Morning Egg. Triplets is just the best friend, we have only met once but we connect in every way - she has pulled me back onto this planet many times. We always manage to find humour in every awful situation.

CONFUSEDBISCUIT I hope some of the things that have been said on here have helped. It is a daunting prospect but a truly amazing one as well. Please keep us informed every step of the way - there will always be someone on here for you. All the very best of luck for you xxx

triplets · 04/02/2008 17:00

Shabster my dearest friend! Lovely to have you on here with us multipple mums, you will fit in nicely I know! You too have given me hope when times have been hard, you have been my inspiration and my mate! Come over to our regular thread, with the shag pile title, we are infamous for racing through threads! About time we had a meet up, never got to be you know whose bridesmaids did we?

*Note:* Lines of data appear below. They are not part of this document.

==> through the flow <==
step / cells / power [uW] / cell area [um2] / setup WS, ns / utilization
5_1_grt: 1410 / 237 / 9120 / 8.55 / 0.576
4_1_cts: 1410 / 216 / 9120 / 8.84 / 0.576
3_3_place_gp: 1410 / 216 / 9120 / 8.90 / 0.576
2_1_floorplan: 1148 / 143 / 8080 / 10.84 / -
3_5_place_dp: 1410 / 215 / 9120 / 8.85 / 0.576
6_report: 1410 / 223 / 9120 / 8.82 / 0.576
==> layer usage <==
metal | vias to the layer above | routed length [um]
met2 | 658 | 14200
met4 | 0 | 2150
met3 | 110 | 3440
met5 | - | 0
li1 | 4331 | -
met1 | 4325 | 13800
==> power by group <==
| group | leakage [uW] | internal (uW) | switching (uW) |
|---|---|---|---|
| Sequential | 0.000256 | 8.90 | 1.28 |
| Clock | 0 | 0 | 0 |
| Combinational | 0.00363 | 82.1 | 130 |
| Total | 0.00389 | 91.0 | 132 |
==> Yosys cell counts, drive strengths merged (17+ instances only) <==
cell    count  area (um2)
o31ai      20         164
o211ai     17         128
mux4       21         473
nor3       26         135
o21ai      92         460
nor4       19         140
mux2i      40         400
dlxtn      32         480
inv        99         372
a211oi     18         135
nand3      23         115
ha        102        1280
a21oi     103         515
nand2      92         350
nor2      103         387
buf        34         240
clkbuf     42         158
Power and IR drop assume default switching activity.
==> ./design.v <==
`timescale 1ns / 1ps
module ConsoleDriver(
    input [7:0] data,
    input [10:0] x,
    input [10:0] y,
    input vgaClock,
    output [15:0] memAddr,
    output readClock,
	 output [8:0] pixelData
    );
	 reg [7:0]mem=0;
	 reg [3:0] state=2;	 
	 reg [8:0]_pixelData=0;
	 assign memAddr[13] = (state == 1);
	 assign memAddr[12:0] = state == 0 ? x/8 + 80*(y/10): data + y - (y/10)*10   ;
	 assign readClock = (state == 0 || state == 1) && vgaClock;
	 assign pixelData = _pixelData;
	 always@(posedge vgaClock) begin
		if (state == 2) begin
			if (data[x/8]) begin
				_pixelData <= 9'b1;
			end
			else begin
				_pixelData <= 9'b0;
			end
		end
	 end
	 always@ (negedge vgaClock)begin
	 if (state == 2) begin
			state <= 0;
		end
		else begin
		state <= state +1;
		end
	 end
endmodule
==> ./run.sh <==
#!/bin/bash
# OpenROAD 26Q1-2900-gdf79404cd8, Yosys 0.63+post, stock flow scripts
make -C /OpenROAD-flow-scripts/flow DESIGN_CONFIG=/design/flow/config.mk WORK_HOME=/design/flow/orfs finish
==> ./config.mk <==
export PLATFORM = sky130hd
export DESIGN_NAME = ConsoleDriver
export DESIGN_NICKNAME = ConsoleDriver
export VERILOG_FILES = /design/flow/design.v
export SDC_FILE = /design/flow/constraint.sdc
export NUM_CORES = 4
export LEC_CHECK = 1
export CORE_UTILIZATION = 40
==> ./constraint.sdc <==
current_design ConsoleDriver

set clk_period 15.6
set clk_io_pct 0.2

create_clock -name clk0 -period $clk_period [get_ports {vgaClock}]

set non_clock_inputs [all_inputs -no_clocks]
set_input_delay [expr $clk_period * $clk_io_pct] -clock clk0 $non_clock_inputs
set_output_delay [expr $clk_period * $clk_io_pct] -clock clk0 [all_outputs]
==> results_tabular.tex <==
% Table of physical implementation metrics
\begin{tabular}{lr}
\hline
Metric & Value \\
\hline
\multicolumn{2}{l}{\textbf{Status}} \\
\quad Status & completed \\
\multicolumn{2}{l}{\textbf{Setup path}} \\
\quad Critical path capture point type & output pin \\
\quad Most frequent CP cell & sky130\_fd\_sc\_hd\_\_ha\_1 \\
\quad Max stage delay on crit path & 0.57 ns \\
\quad Kind of launch point of the worst setup path & input pin \\
\quad Required time reported for the critical path endpoint & 12.48 ns \\
\quad Crit Path Class & input pin to output pin \\
\quad Worst Path Arrival & 11.91 ns \\
\quad Peak fanout along the critical path & 7 \\
\quad Cell with the largest stage delay on the worst path & sky130\_fd\_sc\_hd\_\_fa\_2 \\
\multicolumn{2}{l}{\textbf{Final timing}} \\
\quad Final setup TNS & 0 ns \\
\quad Minimum clock period after layout & 15.03 ns \\
\quad Share of the cycle needed by the critical path after routing & 96.3\% \\
\quad Hold Worst Slack & 0.453 ns \\
\quad Number of max-slew violations in the final report & 0 \\
\quad Slew @ Worst Pin & 0.747 ns \\
\quad Final tally of hold violations & 0 \\
\quad Final setup violation count & 0 \\
\quad Normalized max-slew margin & 50.1\% \\
\quad Achievable clock frequency & 66.5 MHz \\
\quad Fin Clk Skew & 0.0627 ns \\
\multicolumn{2}{l}{\textbf{Final layout}} \\
\quad Summed area of non-filler cells in the final layout & 4270 µm² \\
\quad Area Overhead vs Synth & 26.1\% \\
\quad Fraction of final layout cells with drive strength greater than 1 & 18.7\% \\
\quad Area of all sequential standard cells & 110 µm² \\
\quad Logic area & 3100 µm² \\
\quad \# fillers & 766 \\
\quad Commonest cells after routing, fill and taps aside & 43 x sky130\_fd\_sc\_hd\_\_clkdlybuf4s50\_1, 43 x sky130\_fd\_sc\_hd\_\_buf\_4, 37 x sky130\_fd\_sc\_hd\_\_ha\_1 \\
\quad Util after Layout & 51.9\% \\
\quad Non-filler cells, final & 640 \\
\multicolumn{2}{l}{\textbf{Power}} \\
\quad Static leakage & 0.00180 µW \\
\quad Power Dens Cells & 125 nW/µm² \\
\quad Largest vdd supply drop & 0.0507 mV \\
\multicolumn{2}{l}{\textbf{Placement}} \\
\quad Final weighted congestion in routability-driven placement & 0.903 \\
\quad Count of placed standard cells including taps & 622 \\
\quad Post-place instance area & 4050 µm² \\
\quad Buffers on Ports & 43 \\
\quad Placed wire-length estimate & 6880 µm \\
\multicolumn{2}{l}{\textbf{Synth}} \\
\quad Primary flip-flop cell chosen by synthesis mapping & sky130\_fd\_sc\_hd\_\_dfxtp\_1 \\
\quad Average cell area after synthesis & 7.31 µm² \\
\quad Registers, synthesis & 5 \\
\quad Register share after synthesis & 3.25\% \\
\quad Mapped Cells & 463 \\
\quad Synth cell types & 84 \\
\quad Mapped Area & 3390 µm² \\
\quad Yosys Warn Count & 3 \\
\quad Main area contributors & sky130\_fd\_sc\_hd\_\_ha\_1 14\%, sky130\_fd\_sc\_hd\_\_o21ai\_0 4.9\%, sky130\_fd\_sc\_hd\_\_xnor2\_1 4.7\%, sky130\_fd\_sc\_hd\_\_a21oi\_1 4.3\%, sky130\_fd\_sc\_hd\_\_fa\_1 4.1\% \\
\quad Yosys chip area & 3390 µm² \\
\quad Number of cells in the yosys synthesis report & 463 \\
\quad Synth area leader & sky130\_fd\_sc\_hd\_\_ha\_1 \\
\quad Synth async-reset ratio & 0\% \\
\quad Proportion of netlist area held by the largest area contributor & 14.0\% \\
\quad Count of library flops with an enable pin & 1 \\
\multicolumn{2}{l}{\textbf{CTS}} \\
\quad Clock tree from TritonCTS & yes \\
\quad Clock latency on the worst-skew pair & 0.29 ns \\
\quad CTS clock-pin slew for the worst setup and hold paths & 0.03 ns \\
\quad Cts bufs inserted & 3 \\
\quad Buffer depth of the longest clock path & 2 \\
\quad H-tree level count & 1 \\
\quad CTS Root Buffer Type & sky130\_fd\_sc\_hd\_\_clkbuf\_8 \\
\multicolumn{2}{l}{\textbf{Die}} \\
\quad Die area & 8840 µm² \\
\quad Pre-Place Util & 41.2\% \\
\quad Die width & 94 µm \\
\quad Core Box Area & 8220 µm² \\
\quad Num ports & 57 \\
\quad Standard-cell rows & 33 \\
\quad DIE HEIGHT & 94 µm \\
\multicolumn{2}{l}{\textbf{Detailed routing}} \\
\quad Wire length reported by the detailed router & 8560 µm \\
\quad Routed vias & 3554 \\
\quad Post-detailed-route count of antenna-violating nets & 0 \\
\quad First-pass iteration count of the detailed router & 4 \\
\quad Final routed wire length divided by cell count & 13.4 µm \\
\quad Residual DRC count & 0 \\
\quad Post-DR vias/cell & 5.55 \\
\quad DRC violation total after the first TritonRoute iteration & 237 \\
\quad Number of antenna diodes & 0 \\
\multicolumn{2}{l}{\textbf{Global routing}} \\
\quad Total global routing overflow & 0 \\
\quad Met2 routing resource usage after global routing & 31.9\% \\
\quad Global routing met3 resource utilization & 0.988\% \\
\quad Global-route wire length before repair & 14600 µm \\
\quad Global routing's busiest layer & met1 \\
\quad GR met1 Demand/Resource & 32.2\% \\
\quad Pin count of the biggest net entering global routing & 26 \\
\quad Number of antenna violations at the first check in global routing & 0 \\
\quad GRT Util Overall & 20.3\% \\
\quad Number of global-route vias before repair & 3113 \\
\multicolumn{2}{l}{\textbf{Job}} \\
\quad MaxCap Viol Count & 0 \\
\quad Tally of OpenROAD warnings & 39 \\
\multicolumn{2}{l}{\textbf{Min path}} \\
\quad Worst Hold Class & register to register \\
\hline
\end{tabular}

shabster · 04/02/2008 17:17

hiya triplets - i always wondered what the shag pile thread was all about! Not like me to not nosey - see you there later xx

accordiongirl · 04/02/2008 19:19

how are you getting on now, biscuit?

NicMac · 05/02/2008 12:19

Hi

I have twin boys who are now five (and I even braved another 1 baby boy last year!)I have to say that I was very career orientated before having twins (I still am actually but there has had to be xome compromise for a while there). As many people have said it is not easy at the beginning but I can truly say that the highs so outweight the lows. There is something so privileged and special about being a twin mum and such an amazing bond between the children too. I look at them both tucked up at night and now that they are happy to have come into the world together. I actually feel a bit sad for their little brither sometimes as he will never have this experience. Best of luck and let us know how you get on

ConfusedBiscuit · 06/02/2008 15:21

Hi. Sorry I haven't been around for a bit.

Am doing a lot better now.

A couple of days a ago a had a long phone chat with a friend who has 6 year old twin girls (she's the only person I know in real life with twins). She's lovely and it was really helpful. I'm going to go and see her and her girls soon, and she has lots of twin books and other bunf to lend me.

I've also told quite a few people over the last few days and everyone was so happy for me and extra excited because it's twins. People only really see the scary side if it's happening to them.

Am so glad I found this place, you're all complete stars - I expect you'll be hearing a lot more from me. I think I've realised that although it's scary there are lots and lots of good things about having twins and I'm actually getting quite excited about it now despite still having about 23 'oh my God' reality check moments a day. It's happening now, so I may as well just get on with it

OP posts:
Egg · 06/02/2008 16:06

yay biscuit glad you are feeling happier. I also found everyone was VERY excited when I told them, much more so than if it was just one. Please do come over to the multiples threads whenever you feel ready.

I am really quite loving having twins at the mo , although yesterday was a hard day, but that was mainly cos of DS1!!!